= The Four PP =

16th c. interlude by John Heywood

Cover page of The Four PP by John Heywood showing the three chief characters Pedlar, Pothecary and Pardoner amid the lying competition.

The Play called the foure PP; a newe and a very mery interlude of a palmer, a pardoner, a potycary, a pedler or The Four PP (pronounced "pees", plural of the name of the letter P) is an interlude by John Heywood written around 1530 that relates the tale of four men whose trades begin with the letter P. The characters in the play include two churchmen (a Pardoner and a Palmer), a medieval pharmacist (an aPothecary), and a Pedlar. The play has no female characters.

== Plot ==
The four characters introduce themselves and quarrel. To settle the argument, the Pedlar challenges them to hold a competition of lying. With Pedlar as the judge, the man with the unsurmountable lie would have mastery over the others.
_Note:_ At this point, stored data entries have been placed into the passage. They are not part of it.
$ cat src/rtl/stm_seq.sv
module stm_seq
  import stm_pkg::*;
#(
  parameter int XLEN      = 32,
  parameter int REG_W     = 5,
  parameter int WRAP_BASE = 16
) (
  input  logic              clk,
  input  logic              rst_n,
  input  logic              cfg_feat_off,
  input  logic              insn_valid,
  output logic              insn_ready,
  input  logic [INSN_W-1:0] insn_word,
  output logic [REG_W-1:0]  rf_raddr,
  input  logic [XLEN-1:0]   rf_rdata,
  output logic              mem_req_valid,
  input  logic              mem_req_ready,
  output logic [XLEN-1:0]   mem_req_addr,
  output logic [XLEN-1:0]   mem_req_data,
  input  logic              mem_rsp_valid,
  input  logic              mem_rsp_fault,
  output logic              done_o,
  output logic              fault_o,
  output logic              ri_trap_o
);
  seq_state_t       state_q;
  insn_fields_t     dec_f;
  insn_fields_t     fld_q;
  logic [XLEN-1:0]  base_q;
  logic [CNT_W-1:0] step_q;
  logic [XLEN-1:0]  addr_q;
  logic [XLEN-1:0]  data_q;
  logic             done_q;
  logic             fault_q;
  logic             trap_q;
  logic [REG_W-1:0] step_reg;
  logic [XLEN-1:0]  step_addr;
  logic             last_step;
  logic             take_insn;

  stm_decode u_dec (
    .insn   (insn_word),
    .fields (dec_f)
  );

  stm_regstep #(
    .REG_W     (REG_W),
    .STEP_W    (CNT_W),
    .WRAP_BASE (WRAP_BASE)
  ) u_regstep (
    .first (fld_q.first_reg[REG_W-1:0]),
    .step  (step_q),
    .idx   (step_reg)
  );

  stm_addrgen #(
    .XLEN   (XLEN),
    .OFF_W  (OFF_W),
    .STEP_W (CNT_W)
  ) u_addr (
    .base (base_q),
    .disp (fld_q.disp),
    .step (step_q),
    .addr (step_addr)
  );

  assign insn_ready    = (state_q == S_IDLE);
  assign take_insn     = insn_valid && insn_ready;
  assign last_step     = (step_q == fld_q.words - CNT_W'(1));
  assign rf_raddr      = (state_q == S_BASE) ? fld_q.base_reg[REG_W-1:0] : step_reg;
  assign mem_req_valid = (state_q == S_ISSUE);
  assign mem_req_addr  = addr_q;
  assign mem_req_data  = data_q;
  assign done_o        = done_q;
  assign fault_o       = fault_q;
  assign ri_trap_o     = trap_q;

  always_ff @(posedge clk) begin
    if (!rst_n) begin
      state_q <= S_IDLE;
      fld_q   <= '0;
      base_q  <= '0;
      step_q  <= '0;
      addr_q  <= '0;
      data_q  <= '0;
      done_q  <= 1'b0;
      fault_q <= 1'b0;
      trap_q  <= 1'b0;
    end else begin
      done_q  <= 1'b0;
      fault_q <= 1'b0;
      trap_q  <= 1'b0;
      unique case (state_q)
        S_IDLE: begin
          if (take_insn) begin
            if (cfg_feat_off) begin
              trap_q <= 1'b1;
            end else begin
              fld_q   <= dec_f;
              state_q <= S_BASE;
            end
          end
        end
        S_BASE: begin
          base_q  <= rf_rdata;
          step_q  <= '0;
          state_q <= S_READ;
        end
        S_READ: begin
          data_q  <= rf_rdata;
          addr_q  <= step_addr;
          state_q <= S_ISSUE;
        end
        S_ISSUE: begin
          if (mem_req_ready) state_q <= S_WAIT;
        end
        S_WAIT: begin
          if (mem_rsp_valid) begin
            if (mem_rsp_fault) begin
              fault_q <= 1'b1;
              state_q <= S_IDLE;
            end else if (last_step) begin
              done_q  <= 1'b1;
              state_q <= S_IDLE;
            end else begin
              step_q  <= step_q + CNT_W'(1);
              state_q <= S_READ;
            end
          end
        end
        default: state_q <= S_IDLE;
      endcase
    end
  end
endmodule
===== src/rtl/fpk_pkg.sv =====
package fpk_pkg;

  typedef enum logic [2:0] {
    CLS_ZERO = 3'd0,
    CLS_NUM  = 3'd1,
    CLS_INF  = 3'd2,
    CLS_QNAN = 3'd3,
    CLS_SNAN = 3'd4
  } fpk_class_e;

  typedef enum logic [1:0] {
    RM_NEAR = 2'd0,
    RM_ZERO = 2'd1,
    RM_UP   = 2'd2,
    RM_DOWN = 2'd3
  } fpk_rmode_e;

  // Directed mode that moves the magnitude away from zero for this sign
  function automatic logic grows_mag(input fpk_rmode_e m, input logic s);
    return ((m == RM_UP) && !s) || ((m == RM_DOWN) && s);
  endfunction

endpackage


===== src/rtl/fpk_round.sv =====
module fpk_round
  import fpk_pkg::*;
#(
  parameter int MAN_BITS = 23,
  parameter int EXP_BITS = 8,
  parameter int DROP     = 37
) (
  input  logic [MAN_BITS:0]   mant_i,
  input  logic [DROP-1:0]     drop_i,
  input  logic                sign_i,
  input  fpk_rmode_e          mode_i,
  input  logic [EXP_BITS-1:0] exp_i,
  output logic [EXP_BITS-1:0] exp_o,
  output logic [MAN_BITS-1:0] man_o,
  output logic                inexact_o,
  output logic                carry_ovf_o
);
  localparam logic [DROP-1:0]   HALF    = DROP'(1) << (DROP - 1);
  localparam logic [EXP_BITS:0] EXP_TOP = {1'b0, {EXP_BITS{1'b1}}};

  logic                lost, tie, above, inc, carry;
  logic [MAN_BITS+1:0] sum;
  logic [EXP_BITS:0]   exp_up;

  always_comb begin
    lost  = |drop_i;
    tie   = (drop_i == HALF);
    above = (drop_i > HALF);
    case (mode_i)
      RM_NEAR: inc = above | (tie & mant_i[0]);
      RM_ZERO: inc = 1'b0;
      default: inc = lost & grows_mag(mode_i, sign_i);
    endcase
    sum    = {1'b0, mant_i} + (MAN_BITS + 2)'(inc);
    carry  = sum[MAN_BITS+1];
    exp_up = {1'b0, exp_i} + (EXP_BITS + 1)'(carry);
    exp_o  = exp_up[EXP_BITS-1:0];
    // after a carry the sum is a single one above a zero field
    man_o  = carry ? sum[MAN_BITS:1] : sum[MAN_BITS-1:0];
    inexact_o   = lost;
    carry_ovf_o = (exp_up == EXP_TOP);
  end

endmodule


===== src/rtl/fpk_denorm.sv =====
module fpk_denorm #(
  parameter int MAN_BITS = 23,
  parameter int DROP     = 37,
  parameter int SH_W     = 6
) (
  input  logic [MAN_BITS:0]   mant_i,
  input  logic [DROP-1:0]     drop_i,
  input  logic [SH_W-1:0]     shift_i,
  output logic [MAN_BITS-1:0] man_o,
  output logic                inexact_o
);
  logic [MAN_BITS:0] lo_mask;

  always_comb begin
    lo_mask   = ~({(MAN_BITS + 1){1'b1}} << shift_i);
    man_o     = MAN_BITS'(mant_i >> shift_i);
    inexact_o = (|drop_i) | (|(mant_i & lo_mask));
  end

endmodule


===== src/rtl/fpk_ovf_sel.sv =====
module fpk_ovf_sel
  import fpk_pkg::*;
#(
  parameter int MAN_BITS = 23,
  parameter int EXP_BITS = 8
) (
  input  logic                sign_i,
  input  fpk_rmode_e          mode_i,
  output logic [EXP_BITS-1:0] exp_o,
  output logic [MAN_BITS-1:0] man_o
);
  logic to_inf;

  always_comb begin
    to_inf = (mode_i == RM_NEAR) | grows_mag(mode_i, sign_i);
    exp_o  = to_inf ? {EXP_BITS{1'b1}} : {{(EXP_BITS - 1){1'b1}}, 1'b0};
    man_o  = to_inf ? '0 : '1;
  end

endmodule


===== src/rtl/fpk_pack_unit.sv =====
module fpk_pack_unit
  import fpk_pkg::*;
#(
  parameter int EXP_BITS = 8,
  parameter int MAN_BITS = 23,
  parameter int FRAC_W   = 64,
  parameter int IMPL_POS = 60,
  parameter int EIN_W    = 12
) (
  input  logic                          clk,
  input  logic                          rst,
  input  logic                          in_valid,
  input  logic [2:0]                    in_class,
  input  logic                          in_sign,
  input  logic signed [EIN_W-1:0]       in_exp,
  input  logic [FRAC_W-1:0]             in_frac,
  input  logic [1:0]                    in_rmode,
  output logic                          out_valid,
  output logic [EXP_BITS+MAN_BITS:0]    out_word,
  output logic                          out_inexact,
  output logic                          out_overflow
);
  localparam int WORD_W = 1 + EXP_BITS + MAN_BITS;
  localparam int DROP   = IMPL_POS - MAN_BITS;
  localparam int BIAS   = (1 << (EXP_BITS - 1)) - 1;
  localparam int EMIN   = 1 - BIAS;
  localparam int SH_W   = $clog2(MAN_BITS + 1) + 1;
  localparam logic [EXP_BITS-1:0] EXP_ONES = {EXP_BITS{1'b1}};

  fpk_class_e cls;
  fpk_rmode_e mode;
  assign cls  = fpk_class_e'(in_class);
  assign mode = fpk_rmode_e'(in_rmode);

  logic [MAN_BITS:0]   mant;
  logic [DROP-1:0]     drop;
  logic [MAN_BITS-2:0] payload;
  assign mant    = in_frac[IMPL_POS:DROP];
  assign drop    = in_frac[DROP-1:0];
  assign payload = in_frac[IMPL_POS-2:DROP];

  int                  e_i;
  logic                dn_need, dn_flush;
  logic [SH_W-1:0]     dn_shift;
  logic [EXP_BITS-1:0] rn_exp_in;

  always_comb begin
    e_i       = int'(in_exp);
    dn_need   = (e_i < EMIN);
    dn_flush  = ((EMIN - e_i) > MAN_BITS);
    dn_shift  = (dn_need && !dn_flush) ? SH_W'(EMIN - e_i) : '0;
    rn_exp_in = EXP_BITS'(e_i + BIAS);
  end

  logic [EXP_BITS-1:0] rn_exp, ov_exp;
  logic [MAN_BITS-1:0] rn_man, dn_man, ov_man;
  logic                rn_ix, rn_ov, dn_ix;

  fpk_round #(.MAN_BITS(MAN_BITS), .EXP_BITS(EXP_BITS), .DROP(DROP)) round_i (
    .mant_i(mant), .drop_i(drop), .sign_i(in_sign), .mode_i(mode),
    .exp_i(rn_exp_in), .exp_o(rn_exp), .man_o(rn_man),
    .inexact_o(rn_ix), .carry_ovf_o(rn_ov)
  );

  fpk_denorm #(.MAN_BITS(MAN_BITS), .DROP(DROP), .SH_W(SH_W)) denorm_i (
    .mant_i(mant), .drop_i(drop), .shift_i(dn_shift),
    .man_o(dn_man), .inexact_o(dn_ix)
  );

  fpk_ovf_sel #(.MAN_BITS(MAN_BITS), .EXP_BITS(EXP_BITS)) ovf_i (
    .sign_i(in_sign), .mode_i(mode), .exp_o(ov_exp), .man_o(ov_man)
  );

  logic [WORD_W-1:0] nxt_word;
  logic              nxt_ix, nxt_ov;

  always_comb begin
    nxt_word = {in_sign, {(WORD_W - 1){1'b0}}};
    nxt_ix   = 1'b0;
    nxt_ov   = 1'b0;
    case (cls)
      CLS_INF:  nxt_word = {in_sign, EXP_ONES, {MAN_BITS{1'b0}}};
      CLS_QNAN: nxt_word = {in_sign, EXP_ONES, 1'b1, payload};
      CLS_SNAN: nxt_word = {in_sign, EXP_ONES, 1'b0, payload};
      CLS_NUM: begin
        if (e_i > BIAS) begin
          nxt_word = {in_sign, ov_exp, ov_man};
          nxt_ix   = 1'b1;
          nxt_ov   = 1'b1;
        end else if (dn_need) begin
          if (dn_flush) begin
            nxt_ix = 1'b1;
          end else begin
            nxt_word = {in_sign, {EXP_BITS{1'b0}}, dn_man};
            nxt_ix   = dn_ix;
          end
        end else begin
          nxt_word = {in_sign, rn_exp, rn_man};
          nxt_ix   = rn_ix;
          nxt_ov   = rn_ov;
        end
      end
      default: ;
    endcase
  end

  always_ff @(posedge clk) begin
    if (rst) begin
      out_valid    <= 1'b0;
      out_word     <= '0;
      out_inexact  <= 1'b0;
      out_overflow <= 1'b0;
    end else begin
      out_valid <= in_valid;
      if (in_valid) begin
        out_word     <= nxt_word;
        out_inexact  <= nxt_ix;
        out_overflow <= nxt_ov;
      end
    end
  end


  strobe_follow_chk: assert property (@(posedge clk) disable iff (rst)
    in_valid |=> out_valid);

  idle_hold_chk: assert property (@(posedge clk) disable iff (rst)
    !in_valid |=> (!out_valid && $stable(out_word) && $stable(out_inexact)));

  zero_class_chk: assert property (@(posedge clk) disable iff (rst)
    (in_valid && cls == CLS_ZERO) |=> (out_word[WORD_W-2:0] == '0 && !out_inexact && !out_overflow));

  qnan_bit_chk: assert property (@(posedge clk) disable iff (rst)
    (in_valid && cls == CLS_QNAN) |=> (out_word[WORD_W-2:MAN_BITS] == EXP_ONES && out_word[MAN_BITS-1]));

  num_form_chk: assert property (@(posedge clk) disable iff (rst)
    (in_valid && cls == CLS_NUM) |-> (in_frac[FRAC_W-1:IMPL_POS] == 1));

  ovf_inexact_chk: assert property (@(posedge clk) disable iff (rst)
    (out_valid && out_overflow) |-> out_inexact);

  ovf_shape_chk: assert property (@(posedge clk) disable iff (rst)
    (out_valid && out_overflow) |->
      ((out_word[WORD_W-2:MAN_BITS] == EXP_ONES && out_word[MAN_BITS-1:0] == '0) ||
       (out_word[WORD_W-2:MAN_BITS] == {EXP_ONES[EXP_BITS-1:1], 1'b0} && &out_word[MAN_BITS-1:0])));

endmodule


===== config.mk =====
export PLATFORM = sky130hd
export DESIGN_NAME = fpk_pack_unit
export DESIGN_NICKNAME = d
export VERILOG_FILES = /design/src/rtl/fpk_pkg.sv /design/src/rtl/fpk_round.sv /design/src/rtl/fpk_denorm.sv /design/src/rtl/fpk_ovf_sel.sv /design/src/rtl/fpk_pack_unit.sv
export SDC_FILE = /design/constraint.sdc
export NUM_CORES = 1
export LEC_CHECK = 0
export BUFFER_PORTS_ARGS = -buffer_cell sky130_fd_sc_hd__buf_2
export CORE_UTILIZATION = 56
export CTS_BUF_LIST = sky130_fd_sc_hd__clkbuf_16
export CTS_CLUSTER_DIAMETER = 200
export DETAILED_ROUTE_END_ITERATION = 16
export HOLD_SLACK_MARGIN = 0.03
export PLACE_DENSITY = 0.83
export SYNTH_ARGS = -nofsm -noshare
export SYNTH_HDL_FRONTEND = slang
export SYNTH_SLANG_ARGS = --single-unit

===== constraint.sdc =====
create_clock -name clk -period 5.92 [get_ports clk]
set_input_delay 1.184 -clock clk [delete_from_list [all_inputs] [get_ports clk]]
set_output_delay 1.184 -clock clk [all_outputs]
set_load 0.05 [all_outputs]

## Yosys cells after proc, flatten, opt, wreduce, memory -nomap -nowiden

Cells that the tools add are included.

- Register bits: 35

- Shift-type cells: 2
- Equality and inequality tests: 9
- Multiplexer cells: 16
- Magnitude comparators: 4
- $add $sub $neg: 4
- Bitwise logic cells: 7
- Reduce and logical (&&, ||, !) cells: 9

Operators with widths:

| operator | number |
|---|---|
| $pmux 31 s4 | 1 |
| $mux 23 | 3 |
| $mux 31 | 2 |
| $eq 37x37->1 const B | 1 |
| $gt 37x37->1 const B | 1 |
| $reduce_or 37->1 | 1 |
| $gt 32x6->1 const B | 1 |
| $add 24x1->25 | 1 |
| $and 24x24->24 | 1 |
| $not 24->24 | 1 |
| $reduce_or 24->1 | 1 |
| $shl 24x6->24 const A | 1 |
| $shr 24x6->23 | 1 |
| $sub 8x12->13 const A | 1 |
| $gt 12x8->1 const B | 1 |
| $lt 12x8->1 const B | 1 |
| $add 8x1->9 | 1 |
| $eq 9x8->1 const B | 1 |
| $add 8x8->8 const B | 1 |
| $mux 1 | 8 |
| $eq 3x2->1 const B | 2 |
| $mux 6 | 1 |
| $eq 2x2->1 const B | 2 |
| $eq 3x1->1 const B | 1 |
| other kinds (9) | 15 |

## Depth between registers and ports, before layout

Gate-level depths: netlist of run 1.

- Depth after elaboration: 14
- Mapped depth: 20

## Cells and area by module

Synthesis of run 1 repeated with hierarchy kept, for this count alone.

- Cells, all modules: 731
- Area total of the unflattened synthesis: 5,584.1 um2

By module, submodules not included:

| module | sequential area each (um2) | cells an instance | times used | area an instance (um2) |
|---|---|---|---|---|
| fpk_pack_unit | 700.7 | 350 | 1 | 2,892.8 |
| fpk_denorm | 0.0 | 200 | 1 | 1,529.0 |
| fpk_round | 0.0 | 147 | 1 | 909.6 |
| fpk_ovf_sel | 0.0 | 34 | 1 | 252.7 |

## Worst setup path before layout of run 1

Ideal clock, no wire load.

- Kind: input port to flip-flop
- From: input in_frac[3]
- To: register out_overflow
- Stages on the path: 18
- Required time: 5.788 ns
- Data arrival time: 4.740 ns
- Setup time: 0.132 ns
- Path slack: 1.048 ns
- Cells stage by stage: nor4_1 > nand4_1 > or4_1 > a21oi_1 > nor3_1 > ha_1 > ha_1 > and2_1 > nand4_1 > or3_1 > inv_1 > ha_1 > nor2b_1 > a2111o_1 > and3_1 > o311ai_0 > o21bai_1 > a21oi_1

- Cells in the longest elaborated chain, start to end: 10
- Elaborated cells on any way between the ends: 13
- Those cells by class: add/sub (2); order compare (1); eq/ne (2); mux (4); bitwise (3); reduce/logical (1)

Ends and longest elaborated chain:

| element | line | source |
|---|---|---|
| start: declaration | fpk_pack_unit.sv:16 | `input logic [FRAC_W-1:0] in_frac,` |
| parallel branches: the longest is 3 deep, another holds $gt 37x37->1 | - |  |
| $pmux 1 s2 * | fpk_round.sv:29 | `case (mode_i)` |
| $add 24x1->25 * | fpk_round.sv:34 | `sum = {1'b0, mant_i} + (MAN_BITS + 2)'(inc);` |
| $add 8x1->9 * | fpk_round.sv:36 | `exp_up = {1'b0, exp_i} + (EXP_BITS + 1)'(carry);` |
| $eq 9x8->1 * | fpk_round.sv:41 | `carry_ovf_o = (exp_up == EXP_TOP);` |
| $mux 1 * | fpk_pack_unit.sv:90 | `end else if (dn_need) begin` |
| $mux 1 * | fpk_pack_unit.sv:86 | `if (e_i > BIAS) begin` |
| $mux 1 * | fpk_pack_unit.sv:81 | `case (cls)` |
| end signal: assignment | fpk_pack_unit.sv:118 | `out_overflow <= nxt_ov;` |
| end: declaration | fpk_pack_unit.sv:21 | `output logic out_overflow` |

Mark *: on every way between the ends.
A chain may end at the register's enable or synchronous reset.

## Final worst setup path of run 1

Same ends and word-level chain as after synthesis.

==> flow_metrics.env, run 1 <==
export IMPL_status="complete, no violations"
export IMPL_reg2reg_from="out_word[5]$_SDFFE_PP0P_"
export IMPL_clock_sinks=35
export IMPL_switchingPower_uw=389
export IMPL_n_fill_cell=785
export IMPL_pwr_share_comb_pct=40.9
export IMPL_worst_slack_ns=0.819
export IMPL_yosys_warnings=0
export IMPL_synth_edf_count=0
export IMPL_place_gp_congestion=1.05
export IMPL_rows=33
export IMPL_cp_arrival_ns=5.24
export IMPL_fp_dieArea_sq_mm=0.00917
export IMPL_num_vias=6588
export IMPL_die_h_microns=95.8
export IMPL_max_freq_mhz=196
export IMPL_register_area_sq_um=701
export IMPL_antenna_found_initial=1
export IMPL_ff2ff_setup_slack_ns=4.55
export IMPL_synth_top_family_by_area="compound AO/OA/AOI/OAI gates"
export IMPL_placed_cells=888
export IMPL_pre_cts_ws_ns=0.656
export IMPL_drt_iter0_drc=873
export IMPL_synth_top_cell_by_area="dfxtp_1"
export IMPL_grt_pass1_wl_microns=30900
export IMPL_numCtsBuffers=5
export IMPL_cp_end_kind="flop"
export IMPL_cts_tree="yes"
export IMPL_fin_cells=897
export IMPL_remaining_drc_errors=0
export IMPL_synth_seq_cells=35
export IMPL_skew_ns=0
export IMPL_critical_path_startpoint="in_frac[3]"
export IMPL_power_leakage_nw=2.13
export IMPL_synth_compound_area_share_pct=36.2
export IMPL_drive_gt1_share_pct=21.0
export IMPL_synth_mux_area_fraction_pct=6.35
export IMPL_synth_simple_area_share_pct=28.9
export IMPL_synth_common_cells="nand2_1 (71), nor2_1 (71), o21ai_0 (58)"
export IMPL_die_w_microns=95.8
export IMPL_ys_seq_area_share_pct=14.2
export IMPL_clk_pin_slew_worst_paths_ns=0.06
export IMPL_syn_area_sq_mm=0.00492
export IMPL_r2r_cells=4
export IMPL_drt_vias_per_instance=7.34
export IMPL_finalHoldViolCount=0
export IMPL_overflow=0
export IMPL_final_area_sq_mm=0.00563
export IMPL_synth_distinct_cells=81
export IMPL_ioPinCount=120
export IMPL_fin_total_pwr_uw=954
export IMPL_cp_start_kind="primary input"
export IMPL_cts_setup_buffers=0
export IMPL_grt_max_degree=50
export IMPL_synthTopCellsByArea="dfxtp_1 (14%), o21ai_0 (5.9%), nand2_1 (5.4%), nor2_1 (5.4%), a21oi_1 (4.7%)"
export IMPL_synthXorXnorAreaFrac_pct=5.69
export IMPL_cap_violations=0
export IMPL_tns_ns=0
export IMPL_r2r_end="out_word[5]$_SDFFE_PP0P_"
export IMPL_ctsResizeCount=0
export IMPL_first_pass_iters=7
export IMPL_worst_pin_slew_ns=0.895
export IMPL_grt_usage_pct=43.8
export IMPL_multi_input_area_sq_mm=0.00390
export IMPL_post_route_period_util_pct=86.2
export IMPL_rsz0062_at_grt="false"
export IMPL_synthAdderAreaFrac_pct=1.78
export IMPL_insertion_delay_ns=0.28
export IMPL_hold_buffers=0
export IMPL_placed_area_sq_mm=0.00546
export IMPL_grt_pass1_vias=5782
export IMPL_hold_path_class="flop to flop"
export IMPL_start_util_pct=58.8
export IMPL_clkPwrFrac_pct=33.0
export IMPL_cts_max_path_buffers=2
export IMPL_ys_flop_type="dfxtp_1"
export IMPL_path_class="primary input to flop"
export IMPL_ant_nets=0
export IMPL_required_ns=6.06
export IMPL_fin_nets=882
export IMPL_async_flop_share_pct=0
export IMPL_power_frac_seq_pct=26.1
export IMPL_setup_violations=0
export IMPL_io_buffers=116
export IMPL_vdd_drop_max_mv=0.110
export IMPL_cts_root_buf="clkbuf_16"
export IMPL_crit_end="out_overflow$_SDFFE_PP0P_"
export IMPL_p_int_uw=565
export IMPL_routedWlPerCell_microns=22.8
export IMPL_htreeDepth=2
export IMPL_hpwl_microns=14900
export IMPL_syn_nets=814
export IMPL_syn_inst=722
export IMPL_synthToLayoutAreaGrowth_pct=14.3
export IMPL_core_area_sq_mm=0.00838
export IMPL_wl_microns=20400
export IMPL_powerDensity_mw_per_mm2=170
export IMPL_period_minus_slack_ns=5.10
export IMPL_slew_viol_final=0
export IMPL_max_slew_margin_rel_pct=39.9
export IMPL_p_sw_share_pct=40.8
export IMPL_yosys_area_top_type_share_pct=14.2
export IMPL_critPathMaxFanout=5
export IMPL_avgSynthCellArea_sq_um=6.82
-- cells by family (layout without fill, tap and decap cells) --
| logic type | count (synthesis) | after routing |
|---|---|---|
| simple gates | 286 | 286 |
| compound gates | 257 | 257 |
| buf+inv | 78 | 147 |
| flops | 35 | 35 |
| xor+xnor | 32 | 32 |
| mux | 27 | 27 |
| fa+ha+maj | 7 | 7 |
| other cells | 0 | 1 |
-- cells in the final DEF (no fill, tap or decap), types with 4 or more instances in the layout --
master | netlist | final
a211oi_1 | 15 | 15
nor2b_1 | 7 | 7
o21ai_1 | 17 | 17
a31oi_1 | 7 | 7
nand2_1 | 71 | 71
nor4_1 | 15 | 15
or3_1 | 5 | 5
and3_1 | 7 | 7
o2111ai_1 | 4 | 4
and2_1 | 6 | 6
mux2i_1 | 20 | 20
nor2_1 | 71 | 71
xnor2_1 | 19 | 18
dfxtp_1 | 35 | 35
buf_2 | 6 | 116
a222oi_1 | 5 | 5
nand2b_1 | 8 | 8
ha_1 | 7 | 7
o21bai_1 | 5 | 5
a22oi_1 | 12 | 12
buf_4 | 1 | 15
a221o_1 | 5 | 5
clkbuf_16 | 0 | 5
inv_1 | 7 | 7
nor3_1 | 34 | 34
a311oi_1 | 4 | 4
a21o_1 | 6 | 6
nand4_1 | 14 | 14
mux2_2 | 4 | 4
o22ai_1 | 11 | 11
nand3_1 | 26 | 26
o211ai_1 | 8 | 8
o21ai_0 | 58 | 58
a21oi_1 | 46 | 46
xor2_1 | 13 | 12
a221oi_1 | 9 | 9
-- flip-flops by register name (all words and copies together) (netlist names) --
name,flops
out_inexact,1
out_overflow,1
out_valid,1
out_word,32
-- worst max-delay path: stages --
cell and delay (ns):
buf_2 0.10, nor4_1 0.28, nand4_1 0.16, or4_1 0.52
a21oi_1 0.15, nor3_1 0.07, ha_1 0.26, ha_1 0.25
and2_1 0.19, nand4_1 0.18, or3_1 0.18, inv_1 0.06
ha_1 0.23, nor2b_1 0.18, a2111o_1 0.45, and3_1 0.17
o311ai_0 0.37, o21bai_1 0.18, a21oi_1 0.08
-- cell type report --
class / count / area share (%)
antenna: 1 / 0.0445
sequential: 35 / 12.4
inverter: 8 / 0.534
tap: 105 / 2.33
multi-input combinational: 609 / 69.3
timing repair buffer: 131 / 12.3
clock inverter: 3 / 0.778
clock buffer: 5 / 2.22
-- per-layer routing --
layer	up-vias	track usage (%)	wire, microns
met5	-	0	0
met4	0	19.4	1170
met3	124	10.7	2850
met2	545	68.0	8860
met1	3021	57.2	7530
li1	2898	-	-
-- power by group through the flow --
| stage | clock network [mW] | logic [mW] | registers, mW |
|---|---|---|---|
| after floorplan | 0 | 0.222 | 0.285 |
| after global placement | 0 | 0.363 | 0.254 |
| after detailed placement | 0 | 0.372 | 0.254 |
| after CTS | 0.308 | 0.374 | 0.249 |
| after global routing | 0.321 | 0.411 | 0.250 |
| final | 0.315 | 0.390 | 0.249 |
-- worst min path at each step --
stage | startpoint | endpoint | slack [ns] | cells past startpoint
4_1_cts | out_word[29]$_SDFFE_PP0P_ | out_word[29]$_SDFFE_PP0P_ | 0.47 | 2
6_report | out_word[29]$_SDFFE_PP0P_ | out_word[29]$_SDFFE_PP0P_ | 0.48 | 2
2_1_floorplan | out_word[18]$_SDFFE_PP0P_ | out_word[18]$_SDFFE_PP0P_ | 0.69 | 2
3_5_place_dp | out_word[29]$_SDFFE_PP0P_ | out_word[29]$_SDFFE_PP0P_ | 0.46 | 2
3_3_place_gp | out_overflow$_SDFFE_PP0P_ | out_overflow$_SDFFE_PP0P_ | 0.46 | 2
5_1_grt | out_word[26]$_SDFFE_PP0P_ | out_word[26]$_SDFFE_PP0P_ | 0.50 | 2
-- stage by stage --
stage                     utilization (%)  hold WS [ns]
final                                67.1         0.477
after global routing                 67.1         0.505
after CTS                            67.1         0.475
after detailed placement             65.1         0.463
after global placement               65.1         0.460
after floorplan                         -         0.685
Power figures use the tool's default switching activity.
==> inputs of run 2 (changes only) <==
==> constraint.sdc (replaced) <==
create_clock -name clk -period 4.96 [get_ports clk]
set_input_delay 0.992 -clock clk [delete_from_list [all_inputs] [get_ports clk]]
set_output_delay 0.992 -clock clk [all_outputs]
set_load 0.05 [all_outputs]
==> run 2 against run 1 <==
Net effect: routed wire length is 3.2% higher; combinational power rose by 23%; critical path depth up 2; clock skew unchanged; final cell count up 1.3%; cell area up 2.3%; worst setup slack got worse by 0.58 ns; clock power up 20%; largest power group unchanged; first-iteration DRC count is 3.4% higher; sequential power is 20% higher; non-clock buffer count is 13 higher.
Pardoner starts by boasting about his relics since he is licensed to sell papal indulgences. The Pothecary begins by telling in crude details his marvelous cure. The tale has many bawdy elements. The Pardoner relates the tale of his visit to hell and how he witnessed the frustration of Lucifer and his company with one of his neighbours Margery Corson and would gladly get rid of her. They request the Pardoner to make sure (through the use of his pardons) that no more women are sent to hell. At last, the Palmer, accepting the tale of the Pardoner as plausible, tops the lies off by stating that he has never seen "any one woman out of patience". This way, he is the winner of the competition.

== Criticism ==
Greg Walker has argued that the lack of plot (for example, in Four PP where as soon as the Palmer has mastery over the Pardoner and Pothecary, he gives it up) has a lot to do with Heywood's political views. As these plays can logically be assumed to have been performed in the presence of the king on at least one occasion, it is a very fruitful reading of the plays to consider the ways in which Heywood is in fact arguing for a peaceful resolution to the conflicts caused by events leading up to the schism of 1531.